- **WORK INSTRUCTION**: Take each line in the entries below that holds "pmux" and show it.

- **DATA SHOWN**:
### src/rtl/jk_pkg.sv
// Shared types and helpers for the JK excitation driver: FSM states, the
// JK excitation table and the JK next-state equation.
package jk_pkg;

    typedef enum logic [1:0] {
        IDLE  = 2'd0,
        DRIVE = 2'd1,
        HOLD  = 2'd2
    } drv_state_t;

    // Returns {J,K} that moves a JK flop from q to t; don't-care bits take fill.
    function automatic logic [1:0] jk_excite(input logic q, input logic t, input logic fill);
        logic [1:0] w_jk;
        case ({q, t})
            2'b00:   w_jk = {1'b0, fill};
            2'b01:   w_jk = {1'b1, fill};
            2'b10:   w_jk = {fill, 1'b1};
            default: w_jk = {fill, 1'b0};
        endcase
        return w_jk;
    endfunction

    function automatic logic jk_next(input logic q, input logic j, input logic k);
        logic w_q;
        case ({j, k})
            2'b00:   w_q = q;
            2'b10:   w_q = 1'b1;
            2'b01:   w_q = 1'b0;
            default: w_q = ~q;
        endcase
        return w_q;
    endfunction

endpackage

### src/rtl/jk_target_fifo.sv
// DEPTH x 1-bit target FIFO with occupancy count; pointers wrap naturally
// because DEPTH is a power of two.
module jk_target_fifo #(
    parameter int DEPTH = 4,
    parameter int LVL_W = $clog2(DEPTH) + 1
) (
    input  logic             clock,
    input  logic             clear,
    input  logic             i_push,
    input  logic             i_pushData,
    input  logic             i_pop,
    output logic             o_popData,
    output logic [LVL_W-1:0] o_level
);

    localparam int PTR_W = (DEPTH > 1) ? $clog2(DEPTH) : 1;

    logic             r_mem [DEPTH];
    logic [PTR_W-1:0] r_wrPtr;
    logic [PTR_W-1:0] r_rdPtr;
    logic [LVL_W-1:0] r_level;

    always_ff @(posedge clock or posedge clear) begin
        if (clear) begin
            r_wrPtr <= '0;
            r_rdPtr <= '0;
            r_level <= '0;
        end else begin
            if (i_push) r_wrPtr <= r_wrPtr + 1'b1;
            if (i_pop)  r_rdPtr <= r_rdPtr + 1'b1;
            case ({i_push, i_pop})
                2'b10:   r_level <= r_level + 1'b1;
                2'b01:   r_level <= r_level - 1'b1;
                default: r_level <= r_level;
            endcase
        end
    end

    // Storage needs no reset: occupancy alone decides what is valid.
    always_ff @(posedge clock) begin
        if (i_push) r_mem[r_wrPtr] <= i_pushData;
    end

    assign o_popData = r_mem[r_rdPtr];
    assign o_level   = r_level;

endmodule

### src/rtl/jk_excitation_driver.sv
// Drives J/K of an external JK flop so its Q follows a queue of target values,
// and watches the fed-back Q against an internal JK model.
module jk_excitation_driver
    import jk_pkg::*;
#(
    parameter int DEPTH = 4,
    parameter int ERR_W = 8
) (
    input  logic                     clock,
    input  logic                     clear,
    input  logic                     tgt_valid,
    output logic                     tgt_ready,
    input  logic                     tgt_q,
    input  logic                     mode,
    input  logic                     pause,
    output logic                     J,
    output logic                     K,
    input  logic                     q_obs,
    output logic                     q_model,
    output logic [$clog2(DEPTH):0]   level,
    output logic                     mismatch,
    output logic [ERR_W-1:0]         err_count
);

    localparam int LVL_W = $clog2(DEPTH) + 1;

    drv_state_t       r_state;
    logic             r_j;
    logic             r_k;
    logic             r_qModel;
    logic             r_armed;
    logic             r_mismatch;
    logic [ERR_W-1:0] r_errCount;

    logic             w_push;
    logic             w_pop;
    logic             w_popData;
    logic [LVL_W-1:0] w_level;
    logic             w_qNext;
    logic [1:0]       w_excite;

    assign tgt_ready = r_armed && (w_level < LVL_W'(DEPTH));
    assign w_push    = tgt_valid && tgt_ready;
    assign w_pop     = (r_state == DRIVE) && (w_level != '0) && !pause;

    // Excitation is taken from the Q the flop will hold after this edge, so
    // back-to-back pops chain correctly through the one-cycle J/K register.
    assign w_qNext   = jk_next(r_qModel, r_j, r_k);
    assign w_excite  = jk_excite(w_qNext, w_popData, mode);

    jk_target_fifo #(
        .DEPTH (DEPTH),
        .LVL_W (LVL_W)
    ) u_fifo (
        .clock      (clock),
        .clear      (clear),
        .i_push     (w_push),
        .i_pushData (tgt_q),
        .i_pop      (w_pop),
        .o_popData  (w_popData),
        .o_level    (w_level)
    );

    always_ff @(posedge clock or posedge clear) begin
        if (clear) begin
            r_state <= IDLE;
            r_j     <= 1'b0;
            r_k     <= 1'b0;
        end else begin
            if (w_pop) begin
                r_j <= w_excite[1];
                r_k <= w_excite[0];
            end else begin
                r_j <= 1'b0;
                r_k <= 1'b0;
            end
            case (r_state)
                IDLE: begin
                    if (pause)                 r_state <= HOLD;
                    else if (w_level != '0)    r_state <= DRIVE;
                end
                DRIVE: begin
                    if (pause)
                        r_state <= HOLD;
                    else if ((w_level <= LVL_W'(1)) && !w_push)
                        r_state <= IDLE;
                end
                HOLD: begin
                    if (!pause) r_state <= (w_level != '0) ? DRIVE : IDLE;
                end
                default: r_state <= IDLE;
            endcase
        end
    end

    // The external flop shares clear, so comparison starts one edge after release.
    always_ff @(posedge clock or posedge clear) begin
        if (clear) begin
            r_qModel   <= 1'b0;
            r_armed    <= 1'b0;
            r_mismatch <= 1'b0;
            r_errCount <= '0;
        end else begin
            r_qModel <= w_qNext;
            r_armed  <= 1'b1;
            if (r_armed && (q_obs != r_qModel)) begin
                r_mismatch <= 1'b1;
                if (r_errCount != {ERR_W{1'b1}}) r_errCount <= r_errCount + 1'b1;
            end
        end
    end

    assign J         = r_j;
    assign K         = r_k;
    assign q_model   = r_qModel;
    assign level     = w_level;
    assign mismatch  = r_mismatch;
    assign err_count = r_errCount;

endmodule

### config.mk
export PLATFORM = sky130hd
export DESIGN_NAME = jk_excitation_driver
export DESIGN_NICKNAME = d
export VERILOG_FILES = /design/src/rtl/jk_pkg.sv /design/src/rtl/jk_target_fifo.sv /design/src/rtl/jk_excitation_driver.sv
export SDC_FILE = /design/constraint.sdc
export NUM_CORES = 1
export LEC_CHECK = 0
export BUFFER_PORTS_ARGS = -buffer_cell sky130_fd_sc_hd__buf_2
export CELL_PAD_IN_SITES_DETAIL_PLACEMENT = 1
export CELL_PAD_IN_SITES_GLOBAL_PLACEMENT = 1
export CORE_ASPECT_RATIO = 1.25
export CORE_MARGIN = 4
export CORE_UTILIZATION = 29
export DETAILED_ROUTE_END_ITERATION = 16
export PLACE_DENSITY = 0.66
export SLEW_MARGIN = 0
export SYNTH_ARGS = -nofsm -noshare
export SYNTH_HDL_FRONTEND = slang
export SYNTH_SLANG_ARGS = --single-unit
### constraint.sdc
create_clock -name clock -period 1.6 [get_ports clock]
set_input_delay 0.24 -clock clock [delete_from_list [all_inputs] [get_ports clock]]
set_output_delay 0.24 -clock clock [all_outputs]
set_load 0.01 [all_outputs]
[After elaboration in Yosys (flattened, before gate mapping)]
Memory sizes are Yosys's and may differ from the RTL's.
Index checks and enable logic that the tools add are counted.
Operators by class
  $add $sub $neg: 5
  magnitude comparators: 2
  equal/unequal tests: 13
  muxes and demuxes: 14
  bitwise operators: 1
  reductions and logical operators: 15
Operators by type and width (count)
  $pmux 2 s3: 2
  $mux 2: 5
  $add 8x1->8 const B: 1
  $eq 2x1->1 const B: 4
  $eq 2x2->1 const B: 4
  $ne 8x8->1 const B: 1
  $logic_and 1x1->1: 6
  $logic_not 2->1: 3
  $pmux 3 s2: 1
  $mux 1: 5
  $add 2x1->2 const B: 2
  $add 3x1->3 const B: 1
  $le 3x1->1 const B: 1
  $lt 3x3->1 const B: 1
  $ne 3x2->1 const B: 1
  $ne 3x3->1 const B: 1
  $pmux 1 s3: 1
  $reduce_and 3->1: 1
  $reduce_bool 3->1: 1
  $sub 3x1->3 const B: 1
  $logic_not 1->1: 2
  $ne 2x2->1 const B: 1
  $reduce_and 2->1: 1
  $reduce_bool 2->1: 1
  2 further kinds: 2
Word-level totals
  register bits after elaboration: 22
  RAM bits: 4
  bits of input ports: 7
  output and inout port bits: 16
  logic and storage cells: 61
  memories: 1
Memory list
  u_fifo.r_mem: words 4, bits a word 1, read ports 1, clocked after Yosys merged registers in 0, wr ports 1, RTL line jk_target_fifo.sv:18  | logic r_mem [DEPTH];

[Longest topological paths before layout]
  depth in word-level cells: 8
  mapped depth: 9

[By module]
Synthesis repeated with hierarchy kept, for this count alone.
Unflattened totals
  cells, all modules: 107
  area, all modules: 1258.7 µm²
By module, submodules not included
  jk_excitation_driver: instances 1, cells an instance 70, area an instance 738.2 µm², seq. area each 375.4 µm²
  jk_target_fifo: instances 1, cells an instance 37, area an instance 520.5 µm², seq. area each 295.3 µm²

[Worst setup path before layout]
Ideal clock, no wire load.
  kind: register to register
  start: reg u_fifo.r_level[0] (netlist: u_fifo.o_level[0])
  end: reg u_fifo.r_level[2] (netlist: u_fifo.o_level[2])
  setup time: 128 ps
  arrival: 1594 ps
  data required time: 1472 ps
  slack: -122 ps
  stages on the path, launching flop included: 10
  clock period less this slack: 1722 ps
  path through: dfrtp_1 inv_1 ha_1 nand2b_1 nand3_1 inv_1 ha_1 mux2i_1 nor2_1 xor2_1
On the way
  word-level cells in the longest chain between the ends: 5
  elaborated cells on any way between the ends: 12
  classes of those cells: 2 x add/sub; 1 x order compare; 2 x eq/ne; 1 x mux; 6 x reduce/logical
Ends and longest elaborated chain
  from (decl): RTL line jk_target_fifo.sv:21  | logic [LVL_W-1:0] r_level;
  from (signal assigned): RTL line jk_target_fifo.sv:32  | 2'b10: r_level <= r_level + 1'b1;
  from (signal assigned): RTL line jk_target_fifo.sv:33  | 2'b01: r_level <= r_level - 1'b1;
  from (signal assigned): RTL line jk_target_fifo.sv:34  | default: r_level <= r_level;
  $reduce_bool 3->1 *: RTL line jk_excitation_driver.sv:44  | assign w_pop = (r_state == DRIVE) && (w_level != '0) && !pause;
  $logic_and 1x1->1 * (2 in series): RTL line jk_excitation_driver.sv:44
  named net u_fifo.i_pop: RTL line jk_target_fifo.sv:11  | input logic i_pop,
  $eq 2x1->1 / $eq 2x2->1 (equally long branches): RTL line jk_target_fifo.sv:31  | case ({i_push, i_pop})
  $pmux 3 s2 / $reduce_bool 2->1 (equally long branches)
Mark *: on every way through the listed nets, which the timed path passes. The rest lies on a longest branch.
A chain may end at the register's enable or synchronous reset.

[Worst setup path after layout]
  start: reg r_errCount[4] (netlist: err_count[4])
  end: reg r_errCount[7] (netlist: err_count[7])
On the way
  word-level cells in the longest chain between the ends: 2
  elaborated cells on any way between the ends: 3
  classes of those cells: 1 x add/sub; 1 x eq/ne; 1 x reduce/logical
Ends and longest elaborated chain
  from (decl): RTL line jk_excitation_driver.sv:33  | logic [ERR_W-1:0] r_errCount;
  from (signal assigned): RTL line jk_excitation_driver.sv:108  | if (r_errCount != {ERR_W{1'b1}}) r_errCount <= r_errCount + 1'b1;
  branches (longest 2 deep; another with $add 8x1->8)
Parallel ways; which one is timed is not known.

==> metrics.txt <==
outcome=finished clean; WS Path Type=flip-flop to flip-flop; WL met3=between 100 and 150 um; Worst R2R Setup Slack=70 ps; FF/Latch Area=673.1 um2; first-pass GRT wire length=just under 5000 um; worst reg2reg path startpoint=err_count[4]; Syn Nets=132; largest net degree at the start of global routing=23; Post-DP HPWL=2245 um; Register-to-Register Path Depth=3; routed length on met2=approximately 1600 um; Hold Path Origin=pause; highest metal used=met4; PortBufs=22; post-layout util=0.3933; HP Class=input port to flip-flop; vias in the first global route=between 1,000 and 1,500; Worst path slowest cell=dfrtp_1; WL met1=about 1200 um; layout filler cell count=between 500 and 600; Inserted Clock Buffers=3; initial DRC count=26; launching element type of the critical path=flip-flop; nets=about 170; ANT cells=0; total grt overflow=0; Layout area overhead=30.24%; IO Pins=23; CP endpoint kind=flip-flop; async set or reset register ratio after synthesis=0.8462; WHS Path Cells=2; post-route minimum period=about 1500 ps; Slew Limit Fails=0; DRC=0; Die H=about 84 um; Final Hold Viols=0; Post-synth EDFFs=4; CTS H-tree depth=1; CP Data Required Time=approximately 1800 ps; clock root buffer=clkbuf_8; clock skew=between 8 and 9 ps; DRT antenna net count=0; CP max stage delay=roughly 430 ps; detail-routed via count per cell=approximately 4.7; post-synthesis cell type count=37; hold path endpoint=r_state[0]; Netlist Area Pre-Place=0.001336 mm2; max-cap viol count=0; CTS tree=yes; Std-Cell Core Area=about 0.0044 mm2; clock slew at reported path FFs=90 ps; maximum VDD drop=around 0.00077 V; DR WL/cell=13.73 um; Cell Rows=27; drt pass-1 iters=2; Multi-input gate area=669.4 um2; critical-path cell list=nand3_1 > nor4_1 > mux2_2; Final Cycle Share=0.9553; final total power=about 3.0 mW; Leakage=0.8048 nW; Yosys warning total=0; register area share after synthesis=0.5019; Worst EP arrival=about 1700 ps; Worst R2R End=err_count[7]; Clk Latency, worst-skew pair=270 ps; Post-Syn Area per Cell=~12 um2; Main synth FF type=dfrtp_1; Yosys reg bits=26; Initial Util=0.3020; Final GP Congestion=between 0.7 and 0.8; PD cells=1698 mW/mm2; worst-path fanout max=5; layout cells sized above 1=0.3846; Final Setup Violations=0; Sinks on Clock Net=26; gr usage total=0.1104; Max Clk Rate=0.6542 GHz; initial antenna violation count=0; DR vias=~1,000; Die Area=between 0.005 and 0.006 mm2; clock tree buffer depth=2; Die Wd=68.72 um; Mapped Cells=around 120; final wirelength=around 2900 um
==> worst max-delay path by stage <==
stage / from / cells after the start / to / slack, ps
global route: u_fifo.o_level[1] / 9 / u_fifo.o_level[2] / -10
CTS: err_count[0] / 4 / err_count[1] / 30
floorplan: u_fifo.o_level[0] / 9 / u_fifo.o_level[2] / 10
detailed placement: u_fifo.o_level[1] / 9 / u_fifo.o_level[2] / 6
global placement: err_count[0] / 4 / err_count[1] / 60
finish: err_count[4] / 3 / err_count[7] / 70
==> layout make-up <==
class,instances,area share
Clock buffer,4,0.03163
Sequential cell,26,0.3868
Timing Repair Buffer,38,0.1337
Tap cell,58,0.04170
Inverter,10,0.02157
Multi-Input combinational cell,78,0.3846
==> metrics by stage <==
step | TNS (ps) | hold WS, ps | instances | setup WS, ps | area, um2
4_1_cts | 0 | 144.9 | 210 | 30.14 | 1675
3_5_place_dp | 0 | 298.5 | 204 | 6.263 | 1603
6_report | 0 | 146.5 | 214 | 71.49 | 1740
3_3_place_gp | 0 | 293.4 | 204 | 63.03 | 1603
5_1_grt | -14.31 | 136.7 | 214 | -14.31 | 1740
2_1_floorplan | 0 | 229.1 | 115 | 11.71 | 1353
==> kinds of logic (layout without fill, tap and decap cells) <==
kind of cell / Yosys count / in the layout / synth area share
flip-flops: 26 / 26 / 0.5019
other: 1 / 1 / 0.002806
multiplexers: 7 / 7 / 0.06929
buffers and inverters: 11 / 52 / 0.03183
AND/OR/NAND/NOR: 34 / 34 / 0.1479
XOR/XNOR: 10 / 10 / 0.06555
adder cells (fa/ha/maj): 10 / 10 / 0.09363
AO/OA/AOI/OAI: 16 / 16 / 0.08709
==> critical path: cells and delay by family (launching register included) <==
kind          cells  cell delay [ps]
simple gates      2              620
mux               1              370
flops             1              430
==> registers in the layout, indices dropped and copies added, names as in the netlist <==
signal	count
u_fifo.o_level	3
K	1
u_fifo.r_rdPtr	2
J	1
r_state	2
r_armed	1
mismatch	1
u_fifo.r_wrPtr	2
q_model	1
u_fifo.r_mem	4
err_count	8
==> cell usage in the layout (no fill, tap or decap), types with 4 or more instances in the layout <==
cell	instances
a21oi_1	4
and3_1	4
buf_2	22
buf_4	15
clkbuf_8	4
dfrtp_1	20
edfxtp_1	4
ha_1	7
inv_1	7
mux2_2	5
nand2_1	7
xnor2_1	7
==> power breakdown <==
group          switching [mW]  leakage, nW  total, mW  internal, mW
clock                   0.208       0.0288      0.428         0.220
combinational           0.701        0.476       1.42         0.720
sequential              0.206        0.300       1.11         0.902
total                    1.11        0.805       2.96          1.84
==> cell usage after synthesis, drive strengths merged (2+ instances only) <==
library cell,instances,share of area
dfrtp,22,0.41
ha,10,0.094
inv,10,0.028
nand2,7,0.020
xnor2,7,0.046
mux2,5,0.042
a21oi,4,0.015
and3,4,0.019
edfxtp,4,0.090
nand3,4,0.015
nor2b,3,0.014
o21ai,3,0.011
xor2,3,0.020
nand2b,2,0.0094
nand4,2,0.0094
nor2,2,0.0056
nor3,2,0.0075
nor4,2,0.0094
==> per-layer routing <==
metal,vias up,global-route usage
li1,481,-
met1,490,0.1179
met2,21,0.2033
met3,4,0.02426
met4,0,0.03723
met5,-,0
==> repair_timing <==
| item | CTS | global route |
|---|---|---|
| resized for setup | 0 | 6 |
| pin swaps | 0 | 3 |
| endpoints found under the setup margin | 1 | 2 |
| endpoints found under the hold margin | 15 | 0 |
| hold buffers | 1 | 0 |
| setup buffers | 1 | 4 |
Power figures use the tool's default switching activity.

- **REPLY**:
  $pmux 2 s3: 2
  $pmux 3 s2: 1
  $pmux 1 s3: 1
  $pmux 3 s2 / $reduce_bool 2->1 (equally long branches)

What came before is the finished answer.